Delving into the Globe's Spookiest Forest: Gnarled Trees, Unidentified Flying Objects and Chilling Accounts in Transylvania.
"Locals dub this place a mysterious vortex of Transylvania," remarks a tour guide, his exhalation forming clouds of vapor in the cold evening air. "Countless visitors have gone missing here, many believe it's an entrance to another dimension." Marius is guiding a visitor on a nocturnal tour through what is often described as the planet's most ghostly grove: Hoia-Baciu, a section spanning 640 acres of primeval native woodland on the outskirts of the Transylvanian city of Cluj-Napoca.
A Long History of the Unexplained
Accounts of bizarre occurrences here date back centuries – the forest is called after a area shepherd who is said to have vanished in the far-off times, along with his entire flock. But Hoia-Baciu gained international attention in 1968, when a military technician known as Emil Barnea photographed what he claimed was a UFO hovering above a circular clearing in the centre of the forest.
Countless ventured inside and vanished without trace. But no need to fear," he adds, facing his guest with a smirk. "Our excursions have a flawless completion rate."
In the years that followed, Hoia-Baciu has brought in yoga practitioners, shamans, extraterrestrial investigators and ghost hunters from worldwide, curious to experience the unusual forces believed to resonate through the forest.
Current Risks
Although it is a top global destinations for paranormal enthusiasts, the forest is facing danger. The western districts of Cluj-Napoca – a contemporary technology center of a population exceeding 400,000, called the tech capital of eastern Europe – are encroaching, and developers are campaigning for permission to remove the forest to build apartment blocks.
Barring a few hectares home to locally rare specific tree species, the grove is not officially protected, but Marius is confident that the company he was instrumental in creating – a dedicated preservation group – will assist in altering this, persuading the government officials to recognise the forest's value as a visitor destination.
Chilling Events
While branches and fall foliage split and rustle beneath their footwear, the guide tells numerous local legends and reported supernatural events here.
- A popular tale tells of a young child vanishing during a family picnic, only to rematerialise five years later with complete amnesia of her experience, showing no signs of aging a day, her clothes shy of the smallest trace of soil.
- Frequent accounts detail mobile phones and imaging devices unexpectedly failing on venturing inside.
- Reactions range from complete terror to states of ecstasy.
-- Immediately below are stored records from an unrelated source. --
[src/rtl/gray_pkg.sv]
// Shared types and helpers for the registered Gray-code counter.
// Provides bin2gray, an all-ones limit helper and the step-kind enum.
package gray_pkg;

   localparam int MAX_W = 32;

   typedef logic [MAX_W-1:0] word_t;

   typedef enum logic [1:0] {
      STEP_HOLD,
      STEP_LOAD,
      STEP_UP,
      STEP_DN
   } step_e;

   function automatic word_t bin2gray(input word_t b);
      return b ^ (b >> 1);
   endfunction

   // All-ones value for a w-bit counter (w in 2..32).
   function automatic word_t max_val(input int w);
      if (w >= MAX_W) return '1;
      return (word_t'(1) << w) - word_t'(1);
   endfunction

endpackage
- Various visitors claim seeing unusual marks on their skin, hearing unseen murmurs through the forest, or experience palms pushing them, despite being certain nobody is nearby.
Study Attempts
While many of the stories may be unverifiable, numerous elements clearly observable that is certainly unusual. All around are plants whose stems are bent and twisted into unusual forms.
Various suggestions have been given to clarify the abnormal growth: that hurricane winds could have shaped the young trees, or naturally high electromagnetic fields in the soil cause their strange formation.
But research studies have turned up no satisfactory evidence.
The Famous Clearing
The guide's tours enable participants to take part in a modest investigation of their own. Upon reaching the clearing in the trees where Barnea took his renowned UFO pictures, he passes the visitor an electromagnetic field detector which registers electromagnetic fields.
"We're venturing into the most active part of the forest," he states. "See what you can find."
The trees suddenly stop dead as they step into a flawless round. The only greenery is the trimmed turf beneath their shoes; it's clear that it's naturally occurring, and appears that this strange clearing is wild, not the creation of people.
Between Reality and Imagination
Transylvania generally is a location which stirs the imagination, where the division is unclear between fact and folklore. In countryside villages superstition remains in strigoi ("screamers") – otherworldly, appearance-altering bloodsuckers, who emerge from tombs to frighten nearby villages.
The famous author's famous character Dracula is forever associated with Transylvania, and Bran Castle – a medieval building perched on a cliff edge in the Carpathian Mountains – is heavily promoted as "the vampire's home".
But including myth-shrouded Transylvania – truly, "the land past the woods" – feels tangible and comprehensible in contrast to the haunted grove, which give the impression of being, for factors related to radiation, atmospheric or purely mythical, a center for human imaginative power.
"In Hoia-Baciu," the guide comments, "the boundary between reality and imagination is remarkably blurred."